▸ **Aim of the exercise**
The lines you return should be those containing the string "config", taken from the data below.

>>>>>

File: src/rtl/basic_computer_pkg.sv
// Shared encodings for the basic computer control unit:
// FSM states, opcodes, select/function codes and the control bundle.
package basic_computer_pkg;

    typedef enum logic [1:0] {
        FETCH_L = 2'd0,
        FETCH_H = 2'd1,
        EXEC    = 2'd2,
        HALT    = 2'd3
    } state_e;

    localparam logic [3:0] OP_NOP  = 4'd0;
    localparam logic [3:0] OP_LDI  = 4'd1;
    localparam logic [3:0] OP_LD   = 4'd2;
    localparam logic [3:0] OP_ST   = 4'd3;
    localparam logic [3:0] OP_ADD  = 4'd4;
    localparam logic [3:0] OP_BRA  = 4'd5;
    localparam logic [3:0] OP_BNE  = 4'd6;
    localparam logic [3:0] OP_HLT  = 4'd7;
    localparam logic [3:0] OP_LDAR = 4'd8;

    localparam logic [3:0] RF_NONE  = 4'b1111;
    localparam logic [2:0] ARF_PC   = 3'b011;
    localparam logic [2:0] ARF_AR   = 3'b101;
    localparam logic [2:0] ARF_NONE = 3'b111;

    localparam logic [2:0] FUN_LOAD = 3'b010;
    localparam logic [2:0] FUN_INC  = 3'b001;

    localparam logic [4:0] ALU_PASS_A = 5'b10000;
    localparam logic [4:0] ALU_ADD16  = 5'b10100;

    localparam logic [1:0] OUTD_PC = 2'b00;
    localparam logic [1:0] OUTD_AR = 2'b10;

    localparam logic [1:0] MUXA_ALU = 2'd0;
    localparam logic [1:0] MUXA_MEM = 2'd2;
    localparam logic [1:0] MUXA_IMM = 2'd3;
    localparam logic [1:0] MUXB_IMM = 2'd3;
    localparam logic       MUXC_ALU = 1'b0;

    typedef struct packed {
        logic [2:0] rf_outa;
        logic [2:0] rf_outb;
        logic [2:0] rf_fun;
        logic [3:0] rf_reg;
        logic [4:0] alu_fun;
        logic       alu_wf;
        logic [1:0] arf_outc;
        logic [1:0] arf_outd;
        logic [2:0] arf_fun;
        logic [2:0] arf_reg;
        logic       ir_lh;
        logic       ir_write;
        logic       mem_wr;
        logic       mem_cs;
        logic [1:0] mux_a;
        logic [1:0] mux_b;
        logic       mux_c;
    } ctrl_t;

    localparam ctrl_t CTRL_IDLE = '{
        rf_outa:  3'd0,
        rf_outb:  3'd0,
        rf_fun:   3'd0,
        rf_reg:   RF_NONE,
        alu_fun:  5'd0,
        alu_wf:   1'b0,
        arf_outc: 2'd0,
        arf_outd: 2'd0,
        arf_fun:  3'd0,
        arf_reg:  ARF_NONE,
        ir_lh:    1'b0,
        ir_write: 1'b0,
        mem_wr:   1'b0,
        mem_cs:   1'b1,
        mux_a:    2'd0,
        mux_b:    2'd0,
        mux_c:    1'b0
    };

    // Active-low one-cold write enable for R1..R4 from a 2-bit index.
    function automatic logic [3:0] rf_sel(input logic [1:0] idx);
        return ~(4'b1000 >> idx);
    endfunction

endpackage

File: src/rtl/basic_computer_sequencer_instruction_decoder.sv
// EXEC-cycle decode: opcode, register fields and the Z flag
// map to one full datapath control vector.
module instruction_decoder
    import basic_computer_pkg::*;
(
    input  logic [3:0] opcode,
    input  logic [1:0] rx,
    input  logic [1:0] ry,
    input  logic       flag_z,
    output ctrl_t      ctrl
);

    // Start from idle and override only the fields each opcode uses.
    always_comb begin
        ctrl = CTRL_IDLE;
        unique case (opcode)
            OP_NOP: begin
            end
            OP_LDI: begin
                ctrl.mux_a  = MUXA_IMM;
                ctrl.rf_fun = FUN_LOAD;
                ctrl.rf_reg = rf_sel(rx);
            end
            OP_LD: begin
                ctrl.arf_outd = OUTD_AR;
                ctrl.mem_cs   = 1'b0;
                ctrl.mux_a    = MUXA_MEM;
                ctrl.rf_fun   = FUN_LOAD;
                ctrl.rf_reg   = rf_sel(rx);
            end
            OP_ST: begin
                ctrl.rf_outa  = {1'b0, rx};
                ctrl.alu_fun  = ALU_PASS_A;
                ctrl.mux_c    = MUXC_ALU;
                ctrl.arf_outd = OUTD_AR;
                ctrl.mem_cs   = 1'b0;
                ctrl.mem_wr   = 1'b1;
            end
            OP_ADD: begin
                ctrl.rf_outa = {1'b0, rx};
                ctrl.rf_outb = {1'b0, ry};
                ctrl.alu_fun = ALU_ADD16;
                ctrl.alu_wf  = 1'b1;
                ctrl.mux_a   = MUXA_ALU;
                ctrl.rf_fun  = FUN_LOAD;
                ctrl.rf_reg  = rf_sel(rx);
            end
            OP_BRA: begin
                ctrl.mux_b   = MUXB_IMM;
                ctrl.arf_fun = FUN_LOAD;
                ctrl.arf_reg = ARF_PC;
            end
            OP_BNE: begin
                if (!flag_z) begin
                    ctrl.mux_b   = MUXB_IMM;
                    ctrl.arf_fun = FUN_LOAD;
                    ctrl.arf_reg = ARF_PC;
                end
            end
            OP_HLT: begin
            end
            OP_LDAR: begin
                ctrl.mux_b   = MUXB_IMM;
                ctrl.arf_fun = FUN_LOAD;
                ctrl.arf_reg = ARF_AR;
            end
            default: begin
            end
        endcase
    end

endmodule

File: src/rtl/basic_computer_sequencer.sv
// Hardwired fetch/execute sequencer for the basic computer datapath.
// Two byte fetches into IR, one decode/execute cycle, sticky HALT.
module basic_computer_sequencer
    import basic_computer_pkg::*;
(
    input  logic        Clock,
    input  logic        Reset,
    input  logic [15:0] IROut,
    input  logic [3:0]  ALU_Flags,
    output logic [2:0]  RF_OutASel,
    output logic [2:0]  RF_OutBSel,
    output logic [2:0]  RF_FunSel,
    output logic [3:0]  RF_RegSel,
    output logic [3:0]  RF_ScrSel,
    output logic [4:0]  ALU_FunSel,
    output logic        ALU_WF,
    output logic [1:0]  ARF_OutCSel,
    output logic [1:0]  ARF_OutDSel,
    output logic [2:0]  ARF_FunSel,
    output logic [2:0]  ARF_RegSel,
    output logic        IR_LH,
    output logic        IR_Write,
    output logic        Mem_WR,
    output logic        Mem_CS,
    output logic [1:0]  MuxASel,
    output logic [1:0]  MuxBSel,
    output logic        MuxCSel,
    output logic        Halted,
    output logic [1:0]  State
);

    state_e state_q;
    state_e state_d;
    ctrl_t  exec_ctrl;
    ctrl_t  ctrl;
    logic   unused_inputs;

    assign unused_inputs = ^{IROut[7:0], ALU_Flags[2:0]};

    instruction_decoder u_dec (
        .opcode (IROut[15:12]),
        .rx     (IROut[11:10]),
        .ry     (IROut[9:8]),
        .flag_z (ALU_Flags[3]),
        .ctrl   (exec_ctrl)
    );

    // State register; reset returns to the first fetch cycle.
    always_ff @(posedge Clock or negedge Reset) begin
        if (!Reset) begin
            state_q <= FETCH_L;
        end else begin
            state_q <= state_d;
        end
    end

    // Next state: fixed three-cycle loop, HLT parks in HALT.
    always_comb begin
        state_d = state_q;
        unique case (state_q)
            FETCH_L: state_d = FETCH_H;
            FETCH_H: state_d = EXEC;
            EXEC: begin
                if (IROut[15:12] == OP_HLT) begin
                    state_d = HALT;
                end else begin
                    state_d = FETCH_L;
                end
            end
            HALT:    state_d = HALT;
            default: state_d = FETCH_L;
        endcase
    end

    // Control vector; reset forces idle without waiting for a clock.
    always_comb begin
        ctrl = CTRL_IDLE;
        if (Reset) begin
            unique case (state_q)
                FETCH_L, FETCH_H: begin
                    ctrl.arf_outd = OUTD_PC;
                    ctrl.mem_cs   = 1'b0;
                    ctrl.ir_write = 1'b1;
                    ctrl.ir_lh    = (state_q == FETCH_H);
                    ctrl.arf_reg  = ARF_PC;
                    ctrl.arf_fun  = FUN_INC;
                end
                EXEC:    ctrl = exec_ctrl;
                HALT:    ctrl = CTRL_IDLE;
                default: ctrl = CTRL_IDLE;
            endcase
        end
    end

    assign RF_OutASel  = ctrl.rf_outa;
    assign RF_OutBSel  = ctrl.rf_outb;
    assign RF_FunSel   = ctrl.rf_fun;
    assign RF_RegSel   = ctrl.rf_reg;
    assign RF_ScrSel   = 4'b1111;
    assign ALU_FunSel  = ctrl.alu_fun;
    assign ALU_WF      = ctrl.alu_wf;
    assign ARF_OutCSel = ctrl.arf_outc;
    assign ARF_OutDSel = ctrl.arf_outd;
    assign ARF_FunSel  = ctrl.arf_fun;
    assign ARF_RegSel  = ctrl.arf_reg;
    assign IR_LH       = ctrl.ir_lh;
    assign IR_Write    = ctrl.ir_write;
    assign Mem_WR      = ctrl.mem_wr;
    assign Mem_CS      = ctrl.mem_cs;
    assign MuxASel     = ctrl.mux_a;
    assign MuxBSel     = ctrl.mux_b;
    assign MuxCSel     = ctrl.mux_c;
    assign Halted      = (state_q == HALT);
    assign State       = state_q;

endmodule

File: config.mk
export PLATFORM = sky130hd
export DESIGN_NAME = basic_computer_sequencer
export DESIGN_NICKNAME = d
export VERILOG_FILES = /design/src/rtl/basic_computer_pkg.sv /design/src/rtl/basic_computer_sequencer_instruction_decoder.sv /design/src/rtl/basic_computer_sequencer.sv
export SDC_FILE = /design/constraint.sdc
export NUM_CORES = 1
export LEC_CHECK = 0
export ABC_AREA = 1
export CORE_MARGIN = 2
export CORE_UTILIZATION = 35
export CTS_CLUSTER_DIAMETER = 80
export DETAILED_ROUTE_END_ITERATION = 6
export PLACE_DENSITY = 0.82
export SYNTH_ARGS = -nofsm -noshare
export SYNTH_HDL_FRONTEND = slang
export SYNTH_HIERARCHICAL = 1
export SYNTH_SLANG_ARGS = --single-unit
File: constraint.sdc
create_clock -name Clock -period 1.2 [get_ports Clock]
set_input_delay 0.18 -clock Clock [delete_from_list [all_inputs] [get_ports Clock]]
set_output_delay 0.18 -clock Clock [all_outputs]
set_load 0.02 [all_outputs]
Word-level counts from Yosys, hierarchy flattened
Index checks and enable logic that the tools add are counted. W data, S select, Z words.

$add $sub $neg: 0. Multipliers: 0. Div/mod/pow operators: 0. $lt $le $gt $ge: 0. Equal/unequal tests: 11. Shift-type cells: 1. Muxes and demuxes: 21. Bitwise gates (word level): 1. Reductions and logical operators: 6.

Operators by type and width (count): $mux W38 (1); $pmux W10 S3 (1); $mux W21 (1); $pmux W6 S3 (1); $eq A4 B3 Y1 const B (4); $mux W2 (5); $mux W5 (2); $pmux W5 S2 (1); $eq A4 B2 Y1 const B (2); $pmux W2 S2 (2); $pmux W2 S4 (1); $reduce_or A2 Y1 (4); $mux W6 (1); $eq A2 B2 Y1 const B (2); $eq A4 B1 Y1 const B (1); $eq A4 B4 Y1 const B (1); $mux W1 (4); $not A4 Y4 (1); $shr A4 B2 Y4 const A (1); $pmux W1 S3 (1); $reduce_or A3 Y1 (1); $eq A2 B1 Y1 const B (1); $logic_not A2 Y1 (1).

Register bits: 2. Bits in latches: 0. Memory bits (writable): 0. ROM bits: 0. Bits of input ports: 22. Output and inout port bits: 45. Logic and storage cells: 41. Memories: 0.

Longest topological paths before layout
Gate-level depths: netlist (run 1).

Depth in word-level cells: 5. Gate-level depth with buffers: 8.

Hierarchy
Netlist (run 1), hierarchy kept.

Modules (own cells, without submodules): basic_computer_sequencer (instances 1, cells each 109, area an instance 548.0 um2, seq. area each 50.0 um2); instruction_decoder (instances 1, cells each 69, area an instance 404.1 um2, seq. area each 0.0 um2).

Worst setup path before layout (run 1)
No wires, ideal clock.

Path type: register -> output. Start: register state_q[1], in the netlist State[1]. End: output port ALU_FunSel[2]. Data arrival time: 1.213 ns. Path slack: -0.193 ns. Cell stages (with the launch flop): 6. Cells stage by stage: dfrtp_1 inv_2 nor2_2 buf_2 nand2_1 nor2_1.

Longest elaborated chain between the ends: 3.

RTL lines: from (decl) (line basic_computer_sequencer.sv:32) `state_e state_q;`; from (signal assigned) (line basic_computer_sequencer.sv:53) `state_q <= state_d;`; $eq A2 B2 Y1 (line basic_computer_sequencer.sv:79) `unique case (state_q)`; $mux W21 (line basic_computer_sequencer.sv:79); $mux W38 (line basic_computer_sequencer.sv:78) `if (Reset) begin`; to (decl) (line basic_computer_sequencer.sv:15) `output logic [4:0] ALU_FunSel,`.

Every way passes these cells.

Final worst setup path (run 1)
Start: register state_q[1], in the netlist State[1]. End: output port Mem_CS.

Longest elaborated chain between the ends: 4.

RTL lines: $eq A2 B1 Y1 / $logic_not A2 Y1 (equally long branches) (line basic_computer_sequencer.sv:79); $reduce_or A2 Y1 (line basic_computer_sequencer.sv:79); $pmux W1 S3 * (line basic_computer_sequencer.sv:79); $mux W38 * (line basic_computer_sequencer.sv:78); to (decl) (line basic_computer_sequencer.sv:24) `output logic Mem_CS,`.

Every way passes the cells marked *; elsewhere a longest branch is shown, timed or not.

==> results.ini, run 1 <==
[global_routing]
grt_max_degree=15
grt_pass1_vias=1043
antenna_found_initial=0
grt_overflow=0
grt_usage=0.179
grt_pass1_wl_mm=4.65

[layout]
drive_gt1_frac=0.560
largest_reg_flops=2
fin_nets=265
multiInputGateArea_um2=823
diodes=0
final_area_mm2=0.00169
final_cells=271
seq_area_um2=52.6
fin_util=0.670
nFillCells=205
syn_to_final_growth_pct=77.4

[cts]
cts_tree=done
clk_pin_slew_ns=0.03
htree_levels=1
cts.sinks=2
cts_buffers=3
clkLatencyLatePin_ns=0.23
postCtsHoldBufs=0
root_buffer=clkbuf_4
cts_buffer_depth=2

[pwr]
p_leak_nw=0.880
p_int_mw=0.264
pwr-share-seq=0.154
swShare=0.402
switchingPower_mw=0.178
combinationalPowerShare=0.496
power_density_mw_per_mm2=261
irDropWorstVdd_mv=0.376
pwr-share-clk=0.350

[die]
rows=18
die_y_um=56.2
ioPinCount=67
die_area_mm2=0.00315
core_area_mm2=0.00252
die_w_um=56.2
initial_core_util=0.377

[setup_path]
max_stage_delay_ns=0.42
path_cells=buf_4, buf_6, nand2_4, nand2_4, inv_2, nand2_2, buf_6
critPathLaunchType=flip-flop
end_kind=primary output
worstPathMaxFanout=4
cp_slowest_cell=dfrtp_2
worstSetupPathType=flip-flop to primary output
crit_arrival_ns=1.29
required_ns=1.02

[route]
wl_mm=3.04
drt-initial-drc-count=32
drc=0
drt_pre_antenna_iters=4
wl_per_cell_um=11.2
drtAntennaViolNets=0
via_per_inst=4.26
num_vias=1155

[sta]
setup_viol_count_final=27
drv_slew=0
final-hold-violation-count=0
final.period_utilization=1.22
timing.fmax_mhz=682
skew_ns=0.00470
rsz0062_at_grt=yes
finalSetupTns_ns=-5.87
setup_ws_ns=-0.266
finalCriticalPeriod_ns=1.47

[logic_synthesis]
synth_top_flop_cell=dfrtp_1
synth_area_leaders=buf_4 17%, nand2_1 17%, nor2_1 13%
synth-edff-count=0
async_flop_share=1.00
post-synth-top-count-cell=nand2_1
synth_seq_cells=2
synth.top_cell.area_share=0.173
netlist_instances=178
avgSynthCellArea_um2=5.35
yosysWarnings=6
synth.largest_area_cell=buf_4
yosysUniqueCellTypes=21
synth_common_cells=43 x nand2_1, 32 x nor2_1, 24 x inv_1
syn-cell-area_um2=952
synth.yosys.seq_area_share=0.0526

[place]
io_buffers=38
dp_hpwl_mm=1.96
place_area_mm2=0.00150
dp_cells=259
place_congestion=0.782

[worst_hold_path]
hp-class=input pin to async pin

[outcome]
failed_checks=negative setup slack
status=finished, violations left

[flow_run]
maxCapViolCount=0

cell families (layout without fill, tap and decap cells):
family / after synthesis / in the layout / share of synthesized area
compound gates: 3 / 3 / 0.0158
buf+inv: 55 / 101 / 0.331
flops: 2 / 2 / 0.0526
simple gates: 115 / 115 / 0.589
other cells: 3 / 20 / 0.0118
final timing paths:
path	cells after the start	slack (ns)	startpoint	endpoint
worst min-delay path	2	0.28	Reset	State[1]
worst max-delay path	7	-0.27	State[1]	Mem_CS
worst max register to register	6	0.09	State[1]	State[1]
min in group Clock	5	0.36	IROut[14]	State[0]
worst min register to register	3	0.73	State[0]	State[1]
max in group asynchronous	2	0.79	Reset	State[0]
area by class of cell:
| type | count | share of cell area |
|---|---|---|
| multi-input cells | 138 | 0.487 |
| repair buffers | 70 | 0.384 |
| clock buffers | 3 | 0.0133 |
| flip-flops and latches | 2 | 0.0311 |
| well taps | 30 | 0.0222 |
| inverters | 28 | 0.0622 |
cells in the final DEF (no fill, tap or decap):
| master | count |
|---|---|
| dfrtp_2 | 2 |
| buf_12 | 3 |
| buf_6 | 22 |
| a21oi_2 | 1 |
| nand3b_1 | 1 |
| nor2_4 | 17 |
| clkdlybuf4s50_1 | 6 |
| conb_1 | 20 |
| a21oi_4 | 1 |
| buf_2 | 8 |
| clkdlybuf4s15_2 | 2 |
| nand2_4 | 4 |
| nor2_2 | 15 |
| buf_4 | 29 |
| nand3_1 | 5 |
| clkbuf_4 | 3 |
| o21ai_0 | 1 |
| nand2_1 | 35 |
| nor2_1 | 16 |
| nand3_2 | 1 |
| inv_1 | 22 |
| nand3_4 | 2 |
| inv_2 | 6 |
| nand2_2 | 19 |
routing by layer:
layer | vias to the layer above | global-route usage | wire length (µm)
li1 | 601 | - | -
met1 | 518 | 0.232 | 1300
met2 | 36 | 0.313 | 1600
met3 | 0 | 0.0326 | 151
met4 | 0 | 0.0272 | 0
met5 | - | 0 | 0
power by group through the flow:
stage	logic [mW]	clock network, mW	registers, mW
floorplan	0.156	0	0.0686
detailed placement	0.202	0	0.0686
CTS	0.205	0.157	0.0679
global route	0.240	0.171	0.0678
global placement	0.199	0	0.0686
finish	0.219	0.154	0.0679
stage by stage:
| step | power [mW] | setup WS (ns) | hold WS, ns |
|---|---|---|---|
| final | 0.441 | -0.266 | 0.284 |
| after global routing | 0.478 | -0.314 | 0.289 |
| after CTS | 0.430 | -0.323 | 0.269 |
| after detailed placement | 0.270 | -1.03 | 0.499 |
| after global placement | 0.268 | -0.988 | 0.510 |
| after floorplan | 0.225 | -0.0433 | -0.116 |
worst max-delay path: cells and delay by family (launching register included):
| kind | cells | cell delay [ns] |
|---|---|---|
| buffers and inverters | 4 | 0.44 |
| DFF | 1 | 0.42 |
| and+or+nand+nor | 3 | 0.18 |
repair_timing:
action                     in CTS  in global routing
pin swaps                       4                  5
setup endpoints to repair      28                 28
gates cloned                    1                  0
resized for setup             177                 23
setup buffers                   8                  1
(Power assumes the default switching activity.)
==> inputs of run 2 (changes only) <==
--- a/config.mk
+++ b/config.mk
@@ -10,7 +10,7 @@
 export CORE_UTILIZATION = 35
 export CTS_CLUSTER_DIAMETER = 80
 export DETAILED_ROUTE_END_ITERATION = 6
-export PLACE_DENSITY = 0.82
+export PLACE_DENSITY = 0.81
 export SYNTH_ARGS = -nofsm -noshare
 export SYNTH_HDL_FRONTEND = slang
 export SYNTH_HIERARCHICAL = 1
==> run 2 against run 1 <==
  * The run still ends with negative setup slack left
  * Clock power barely moved
  * Sequential power is essentially flat
  * Fmax shrank 0.73%
  * Hold slack gained 0.097 ns
  * Non-clock buffer count decreased by 4
  * Final cell count decreased by 1.5%
  * Critical path type unchanged
  * Via count decreased by 0.17%
  * Register-to-register slack better by 0.06 ns
  * Highest routed layer is now met4
  * Largest cell class unchanged
  * Worst setup slack lost 0.011 ns
  * Die area unchanged
==> results.ini, run 2 (synthesized netlist as in run 1, its figures left out) <==
[layout]
mostFrequentLayoutCells=31 x nand2_1, 27 x buf_6, 23 x buf_4  ; was 35 x nand2_1, 29 x buf_4, 22 x inv_1, 22 x buf_6, 20 x conb_1
multiInputGateArea_um2=863  ; was 823 µm²
syn_to_final_growth_pct=79.1  ; was 77.4%
seq_area_um2=52.6  ; unchanged
diodes=0  ; unchanged
final_cells=267  ; was 271
largest_reg_flops=2  ; unchanged
layout_commonest_cell=nand2_1  ; unchanged
fin_util=0.676  ; was 0.670
nFillCells=205  ; unchanged
final_area_mm2=0.00171  ; was 0.00169 mm²
drive_gt1_frac=0.582  ; was 0.560
fin_nets=261  ; was 265

[setup_path]
cp_slowest_cell=dfrtp_2  ; unchanged
path_buf_inv=3  ; was 4
crit_arrival_ns=1.30  ; was 1.29 ns
end_kind=primary output  ; unchanged
path_cells=inv_2, nor2_4, buf_12, nand2_1, nor2_2, buf_6  ; was buf_4, buf_6, nand2_4, nand2_4, inv_2, nand2_2, buf_6
worstPathMaxFanout=14  ; was 4
reg2reg_slack_ns=0.15  ; was 0.09 ns
required_ns=1.02  ; about the same
critPathLaunchType=flip-flop  ; unchanged
worstSetupPathType=flip-flop to primary output  ; unchanged
cp_top_family=flip-flops  ; was buffers and inverters
max_stage_delay_ns=0.42  ; about the same

[global_routing]
grt_usage=0.172  ; was 0.179
grt_pass1_vias=1015  ; was 1043
grt_max_degree=15  ; unchanged
grt_pass1_wl_mm=4.44  ; was 4.65 mm
antenna_found_initial=0  ; unchanged
grt_overflow=0  ; unchanged

[flow_run]
maxCapViolCount=0  ; unchanged

[route]
drtAntennaViolNets=0  ; unchanged
drc=0  ; unchanged
num_vias=1153  ; was 1155
drt_pre_antenna_iters=4  ; unchanged
wl_per_cell_um=11.0  ; was 11.2 µm
drt-initial-drc-count=18  ; was 32
wl_mm=2.95  ; was 3.04 mm
via_per_inst=4.32  ; was 4.26

[place]
dp_slack_ns=-1.01  ; was -1.03 ns
place_area_mm2=0.00149  ; was 0.00150 mm²
dp_cells=258  ; was 259
io_buffers=38  ; unchanged
dp_hpwl_mm=2.04  ; was 1.96 mm
place_congestion=0.874  ; was 0.782

[pwr]
p_leak_nw=0.913  ; was 0.880 nW
power_mw=0.450  ; was 0.441 mW
power_density_mw_per_mm2=264  ; was 261 mW/mm²
irDropWorstVdd_mv=0.370  ; was 0.376 mV

[die]
die_area_mm2=0.00315  ; unchanged
ioPinCount=67  ; unchanged
initial_core_util=0.377  ; unchanged
die_w_um=56.2  ; unchanged
die_y_um=56.2  ; unchanged
core_area_mm2=0.00252  ; unchanged
rows=18  ; unchanged

[cts]
root_buffer=clkbuf_4  ; unchanged
clk_pin_slew_ns=0.04  ; was 0.03 ns
cts_buffers=3  ; unchanged
cts.sinks=2  ; unchanged
cts_buffer_depth=2  ; unchanged
clkLatencyLatePin_ns=0.23  ; about the same
cts_tree=done  ; unchanged
htree_levels=1  ; unchanged

[sta]
setup_ws_ns=-0.277  ; was -0.266 ns
final-hold-violation-count=0  ; unchanged
rsz0062_at_grt=yes  ; unchanged
finalSetupTns_ns=-5.81  ; was -5.87 ns
setup_viol_count_final=27  ; unchanged
skew_ns=0.0142  ; was 0.00470 ns
final.period_utilization=1.23  ; was 1.22
hold_ws_ns=0.381  ; was 0.284 ns
drv_slew=0  ; unchanged
timing.fmax_mhz=677  ; was 682 MHz
finalCriticalPeriod_ns=1.48  ; was 1.47 ns

[outcome]
failed_checks=negative setup slack  ; unchanged
status=finished, violations left  ; unchanged

[worst_hold_path]
hp-class=input pin to flip-flop  ; was input pin to async pin

==> run 2: changes by cell type in the layout (fill, tap and decap cells not counted), sizes merged <==
cell | previous run | this run
clkdlybuf4s50 | 6 | 5
clkdlybuf4s15 | 2 | 0
dlygate4sd3 | 0 | 1
buf | 62 | 59
dlymetal6s2s | 0 | 1
==> run 2: power breakdown <==
group          internal, mW  switching (mW)  total, mW
Combinational        0.0870           0.140      0.227
Sequential           0.0679               0     0.0679
Clock                 0.111          0.0443      0.155
Total                 0.266           0.184      0.450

<<<<<

▸ **Written reply**
File: config.mk
--- a/config.mk
+++ b/config.mk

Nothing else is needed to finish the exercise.